MATERIAL TO PROCESS =>
This design comes from an exercise in tuning for small area, a short achievable clock period and few clock cycles per item on the open sky130 flow, not from production work. The RTL was checked by simulation tests, not by an equivalence proof against the original design. Power and IR drop assume default switching activity.

## axi_dcache
module axi_dcache (
	input	wire				S_AXI_ACLK,
	input	wire				S_AXI_ARESETN,
	input	wire				i_clear,
	input	wire				i_pipe_stb,
	input	wire dcache_pkg::mem_op_t	i_op,
	input	wire [dcache_pkg::ADDR_W-1:0]	i_addr,
	input	wire [dcache_pkg::DATA_W-1:0]	i_data,
	input	wire [dcache_pkg::NAUX-1:0]	i_oreg,
	output	wire				o_busy,
	output	wire				o_pipe_stalled,
	output	wire				o_valid,
	output	wire				o_err,
	output	wire [dcache_pkg::NAUX-1:0]	o_wreg,
	output	wire [dcache_pkg::DATA_W-1:0]	o_data,
	output	wire				M_AXI_AWVALID,
	input	wire				M_AXI_AWREADY,
	output	wire [dcache_pkg::ADDR_W-1:0]	M_AXI_AWADDR,
	output	wire [2:0]			M_AXI_AWSIZE,
	output	wire				M_AXI_WVALID,
	input	wire				M_AXI_WREADY,
	output	wire [dcache_pkg::DATA_W-1:0]	M_AXI_WDATA,
	output	wire [dcache_pkg::STRB_W-1:0]	M_AXI_WSTRB,
	input	wire				M_AXI_BVALID,
	input	wire [1:0]			M_AXI_BRESP,
	output	wire				M_AXI_ARVALID,
	input	wire				M_AXI_ARREADY,
	output	wire [dcache_pkg::ADDR_W-1:0]	M_AXI_ARADDR,
	output	wire [7:0]			M_AXI_ARLEN,
	output	wire [2:0]			M_AXI_ARSIZE,
	input	wire				M_AXI_RVALID,
	input	wire [dcache_pkg::DATA_W-1:0]	M_AXI_RDATA,
	input	wire				M_AXI_RLAST,
	input	wire [1:0]			M_AXI_RRESP
);
Size: about 5500 cells after synthesis, roughly 280 I/O pins, ~91000 µm² of cells after synthesis.
clock: 5.0 ns
lec_check: 0
cap_margin: 20
core_margin: 2
core_utilization: 50
cts_cluster_diameter: 70
cts_cluster_size: 25
place_density: 0.65
setup_slack_margin: 2.0
slew_margin: 20
tns_end_percent: 10
standard.sh (not shown) runs the stock make flow with config.mk's settings and CLKGATE_MAP_FILE= SYNTH_SCRIPT=/design/flow/synth_recipe.tcl, a recipe that flattens the netlist after the stock synthesis.
==> flow/flow/run.sh <==
#!/bin/bash
# The standard layout, with plain buffers (which timing repair can resize)
# on the ports instead of the delay buffers buffer_ports picks by default.
set -euo pipefail
export BUFFER_PORTS_ARGS="-buffer_cell sky130_fd_sc_hd__buf_2"
bash standard.sh > standard_flow.log 2>&1
Testbench counts at the start, summed over its fixed seeds: cycles 32,576, requests 12,000.
Next try:
--- a/flow/design.v
+++ b/flow/design.v
@@ -309,39 +309,36 @@
 			line_valid[addr_q[7:5]] <= fill_done;
 	end
 	always_ff @(posedge S_AXI_ACLK)
 	begin
 		if (fill_q)
 			line_tag[addr_q[7:5]] <= addr_q[30:8];
 	end
-	logic	[5:0]	wr_idx;
+	logic	[7:0]	lsel_q;
+	logic	[7:0]	wsel_q;
 	logic	[31:0]	wr_val;
-	logic	[3:0]	wr_strb;
-	always_comb
+	logic	[3:0]	wr_byte;
+	always_ff @(posedge S_AXI_ACLK)
 	begin
-		if (fill_q)
-		begin
-			wr_idx = {addr_q[7:5], cnt_q};
-			wr_val = M_AXI_RDATA;
-			wr_strb = 4'hf;
-		end
-		else
+		if (!o_busy)
 		begin
-			wr_idx = addr_q[7:2];
-			wr_val = restore_q ? held_q : wdata_q;
-			wr_strb = wen_q;
+			lsel_q <= 8'd1 << i_addr[7:5];
+			wsel_q <= (!i_op[0] && !i_addr[31]) ? 8'd1 : (8'd1 << i_addr[4:2]);
 		end
+		else if (fill_q && M_AXI_RVALID)
+			wsel_q <= {wsel_q[6:0], wsel_q[7]};
 	end
+	assign wr_val = fill_q ? M_AXI_RDATA : (restore_q ? held_q : wdata_q);
+	assign wr_byte = {4{fill_q}} | wen_q;
 	always_ff @(posedge S_AXI_ACLK)
 	begin
-		for (int k = 0; k < 4; k++)
-		begin
-			if (wr_strb[k])
-				mem[wr_idx][8*k +: 8] <= wr_val[8*k +: 8];
-		end
+		for (int w = 0; w < 64; w++)
+			for (int k = 0; k < 4; k++)
+				if (lsel_q[w / 8] && wsel_q[w % 8] && wr_byte[k])
+					mem[w][8*k +: 8] <= wr_val[8*k +: 8];
 	end
 	assign M_AXI_AWVALID = aw_q || issue_w;
 	assign M_AXI_WVALID = w_q || issue_w;
 	assign M_AXI_ARVALID = ar_q || issue_r;
 	logic	[31:0]	a_mux;
 	assign a_mux = (aw_q || ar_q) ? addr_q : i_addr;
 	assign M_AXI_AWADDR = a_mux;
The changed run went through all stages and came out clean.
Clock power went up by about 8%.
Sequential power went up by about 2%.
Non-clock buffer count went down by 124.
Cell area went down by 0.59%.
Count of clock-buffer cells in the layout went up by 10.
Worst hold slack degrades by 0.0092 ns.
Fmax went down by 2.1%.
Wire length went up by 0.32%.
Register-to-register slack improves by 0.25 ns.
Die area went up by 0.67%.
Synthesized cell count went up by 1.3%.
Testbench counts after the change, summed over its fixed seeds: cycles 32,576, requests 12,000.

## afterwards: timing with drivers on the ports
Ports are ideal in the flow. The routed layouts listed here were re-timed in OpenROAD.
Step 1, drivers: a clkbuf_16 drives S_AXI_ACLK and a buf_2 each remaining input, both assumed.
Step 2 adds t to the input delays and takes it off the output delays; t is the mean of the earliest and latest rising clock arrival at the registers after step 1. Input paths then give back, and output paths get back, about the clock's delay inside the block.
a / b / c = ideal / step 1 / step 2; a / b = the first two.
| run | shift t [ns] | slack for setup (ns) | worst setup path at the end |
|---|---|---|---|
| the first run | 0.919 | 1.627 / 1.544 / 0.778 | input to register |
| the second run | 0.940 | 1.555 / 1.464 / 0.803 | input to register |
After both steps setup and hold are still met in every run listed. For the first run, which loses most, drivers alone change the setup slack by -0.083 ns; drivers and shift together by -0.849 ns.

TO DO => The required output is all of the material, word for word.

RESPONSE =>
This design comes from an exercise in tuning for small area, a short achievable clock period and few clock cycles per item on the open sky130 flow, not from production work. The RTL was checked by simulation tests, not by an equivalence proof against the original design. Power and IR drop assume default switching activity.

## axi_dcache
module axi_dcache (
	input	wire				S_AXI_ACLK,
	input	wire				S_AXI_ARESETN,
	input	wire				i_clear,
	input	wire				i_pipe_stb,
	input	wire dcache_pkg::mem_op_t	i_op,
	input	wire [dcache_pkg::ADDR_W-1:0]	i_addr,
	input	wire [dcache_pkg::DATA_W-1:0]	i_data,
	input	wire [dcache_pkg::NAUX-1:0]	i_oreg,
	output	wire				o_busy,
	output	wire				o_pipe_stalled,
	output	wire				o_valid,
	output	wire				o_err,
	output	wire [dcache_pkg::NAUX-1:0]	o_wreg,
	output	wire [dcache_pkg::DATA_W-1:0]	o_data,
	output	wire				M_AXI_AWVALID,
	input	wire				M_AXI_AWREADY,
	output	wire [dcache_pkg::ADDR_W-1:0]	M_AXI_AWADDR,
	output	wire [2:0]			M_AXI_AWSIZE,
	output	wire				M_AXI_WVALID,
	input	wire				M_AXI_WREADY,
	output	wire [dcache_pkg::DATA_W-1:0]	M_AXI_WDATA,
	output	wire [dcache_pkg::STRB_W-1:0]	M_AXI_WSTRB,
	input	wire				M_AXI_BVALID,
	input	wire [1:0]			M_AXI_BRESP,
	output	wire				M_AXI_ARVALID,
	input	wire				M_AXI_ARREADY,
	output	wire [dcache_pkg::ADDR_W-1:0]	M_AXI_ARADDR,
	output	wire [7:0]			M_AXI_ARLEN,
	output	wire [2:0]			M_AXI_ARSIZE,
	input	wire				M_AXI_RVALID,
	input	wire [dcache_pkg::DATA_W-1:0]	M_AXI_RDATA,
	input	wire				M_AXI_RLAST,
	input	wire [1:0]			M_AXI_RRESP
);
Size: about 5500 cells after synthesis, roughly 280 I/O pins, ~91000 µm² of cells after synthesis.
clock: 5.0 ns
lec_check: 0
cap_margin: 20
core_margin: 2
core_utilization: 50
cts_cluster_diameter: 70
cts_cluster_size: 25
place_density: 0.65
setup_slack_margin: 2.0
slew_margin: 20
tns_end_percent: 10
standard.sh (not shown) runs the stock make flow with config.mk's settings and CLKGATE_MAP_FILE= SYNTH_SCRIPT=/design/flow/synth_recipe.tcl, a recipe that flattens the netlist after the stock synthesis.
==> flow/flow/run.sh <==
#!/bin/bash
# The standard layout, with plain buffers (which timing repair can resize)
# on the ports instead of the delay buffers buffer_ports picks by default.
set -euo pipefail
export BUFFER_PORTS_ARGS="-buffer_cell sky130_fd_sc_hd__buf_2"
bash standard.sh > standard_flow.log 2>&1
Testbench counts at the start, summed over its fixed seeds: cycles 32,576, requests 12,000.
Next try:
--- a/flow/design.v
+++ b/flow/design.v
@@ -309,39 +309,36 @@
 			line_valid[addr_q[7:5]] <= fill_done;
 	end
 	always_ff @(posedge S_AXI_ACLK)
 	begin
 		if (fill_q)
 			line_tag[addr_q[7:5]] <= addr_q[30:8];
 	end
-	logic	[5:0]	wr_idx;
+	logic	[7:0]	lsel_q;
+	logic	[7:0]	wsel_q;
 	logic	[31:0]	wr_val;
-	logic	[3:0]	wr_strb;
-	always_comb
+	logic	[3:0]	wr_byte;
+	always_ff @(posedge S_AXI_ACLK)
 	begin
-		if (fill_q)
-		begin
-			wr_idx = {addr_q[7:5], cnt_q};
-			wr_val = M_AXI_RDATA;
-			wr_strb = 4'hf;
-		end
-		else
+		if (!o_busy)
 		begin
-			wr_idx = addr_q[7:2];
-			wr_val = restore_q ? held_q : wdata_q;
-			wr_strb = wen_q;
+			lsel_q <= 8'd1 << i_addr[7:5];
+			wsel_q <= (!i_op[0] && !i_addr[31]) ? 8'd1 : (8'd1 << i_addr[4:2]);
 		end
+		else if (fill_q && M_AXI_RVALID)
+			wsel_q <= {wsel_q[6:0], wsel_q[7]};
 	end
+	assign wr_val = fill_q ? M_AXI_RDATA : (restore_q ? held_q : wdata_q);
+	assign wr_byte = {4{fill_q}} | wen_q;
 	always_ff @(posedge S_AXI_ACLK)
 	begin
-		for (int k = 0; k < 4; k++)
-		begin
-			if (wr_strb[k])
-				mem[wr_idx][8*k +: 8] <= wr_val[8*k +: 8];
-		end
+		for (int w = 0; w < 64; w++)
+			for (int k = 0; k < 4; k++)
+				if (lsel_q[w / 8] && wsel_q[w % 8] && wr_byte[k])
+					mem[w][8*k +: 8] <= wr_val[8*k +: 8];
 	end
 	assign M_AXI_AWVALID = aw_q || issue_w;
 	assign M_AXI_WVALID = w_q || issue_w;
 	assign M_AXI_ARVALID = ar_q || issue_r;
 	logic	[31:0]	a_mux;
 	assign a_mux = (aw_q || ar_q) ? addr_q : i_addr;
 	assign M_AXI_AWADDR = a_mux;
The changed run went through all stages and came out clean.
Clock power went up by about 8%.
Sequential power went up by about 2%.
Non-clock buffer count went down by 124.
Cell area went down by 0.59%.
Count of clock-buffer cells in the layout went up by 10.
Worst hold slack degrades by 0.0092 ns.
Fmax went down by 2.1%.
Wire length went up by 0.32%.
Register-to-register slack improves by 0.25 ns.
Die area went up by 0.67%.
Synthesized cell count went up by 1.3%.
Testbench counts after the change, summed over its fixed seeds: cycles 32,576, requests 12,000.

## afterwards: timing with drivers on the ports
Ports are ideal in the flow. The routed layouts listed here were re-timed in OpenROAD.
Step 1, drivers: a clkbuf_16 drives S_AXI_ACLK and a buf_2 each remaining input, both assumed.
Step 2 adds t to the input delays and takes it off the output delays; t is the mean of the earliest and latest rising clock arrival at the registers after step 1. Input paths then give back, and output paths get back, about the clock's delay inside the block.
a / b / c = ideal / step 1 / step 2; a / b = the first two.
| run | shift t [ns] | slack for setup (ns) | worst setup path at the end |
|---|---|---|---|
| the first run | 0.919 | 1.627 / 1.544 / 0.778 | input to register |
| the second run | 0.940 | 1.555 / 1.464 / 0.803 | input to register |
After both steps setup and hold are still met in every run listed. For the first run, which loses most, drivers alone change the setup slack by -0.083 ns; drivers and shift together by -0.849 ns.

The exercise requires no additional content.